Three federal unions are suing the Department of Veterans Affairs over a new policy restricting the use of paid time to conduct union business.
The American Federation of Government Employees, the largest federal union, along with the National Federation of Federal Employees and the National Association of Government Employees is attempting to block a plan by VA to end so-called official time for more than 430 medical professionals.
Those workers devote themselves full-time to union business under the provisions of the existing collective bargaining agreement negotiated during the Obama Administration. VA announced Nov. 8 that it was going to "repudiate certain provisions" of that agreement – a move the unions argue is unlawful.
"This action is the latest overreach in their quest to bust unions and ensure that workers have no ability to blow the whistle or fight harassment, discrimination, and retaliation in the workplace," said AFGE president J. David Cox. "We don't relish having to go to the courts every time the administration oversteps and tries to trample on our rights, but we're not going to back down."
This lawsuit follows another legal action filed earlier this year that ended up invalidated aspects of three executive orders issued in May. In August, the court ruled in favor of the unions, including on a provision proposing to limit official time. The Trump administration is currently appealing that decision.

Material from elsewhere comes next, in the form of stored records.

`config.mk`:
```
export PLATFORM = sky130hd
export DESIGN_NAME = corelet_seq_flat
export DESIGN_NICKNAME = d
export VERILOG_FILES = /design/src/rtl/corelet_seq_if.sv /design/src/rtl/corelet_seq.sv /design/src/flat_wrapper.sv
export SDC_FILE = /design/constraint.sdc
export NUM_CORES = 1
export LEC_CHECK = 0
export CORE_MARGIN = 8
export CORE_UTILIZATION = 35
export CTS_CLUSTER_DIAMETER = 30
export DETAILED_ROUTE_END_ITERATION = 7
export SYNTH_ARGS = -nofsm -noshare
export SYNTH_HDL_FRONTEND = slang
export SYNTH_SLANG_ARGS = --single-unit
export TNS_END_PERCENT = 1
```
`constraint.sdc`:
```
create_clock -name clk -period 3.3 [get_ports clk]
set_input_delay 0.33 -clock clk [delete_from_list [all_inputs] [get_ports clk]]
set_output_delay 0.33 -clock clk [all_outputs]
set_load 0.02 [all_outputs]
```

Despite the adverse ruling, acting director of the Office of Personnel Management Margaret Weichert last week issued a notice to agencies pointing out certain parts of Trump's workforce executive orders were not invalidated, specifically citing agencies' authorities in collective bargaining.
According to a report estimating the use of official time released by OPM earlier this year, VA was one of the leading agencies in money spent on official time, paying just over $49 million in wages for official time.
But unions argue investment in official time spent saves time and money, handles workplace complaints and exposes fraud and abuse — and represents a miniscule percentage of VA employees and wages.
Cox also pointed to the 45,000 vacant positions at VA as hardly being affected by moving 400 employees off official time and back to full-time positions.
"The administration would have you believe that there is some rampant misuse of official time, but they can't cite when or how," said Cox. "And in reality, silencing these workers and the tens of thousands they represent will do nothing to increase access to care or help close the gap in vacancies plaguing the VA."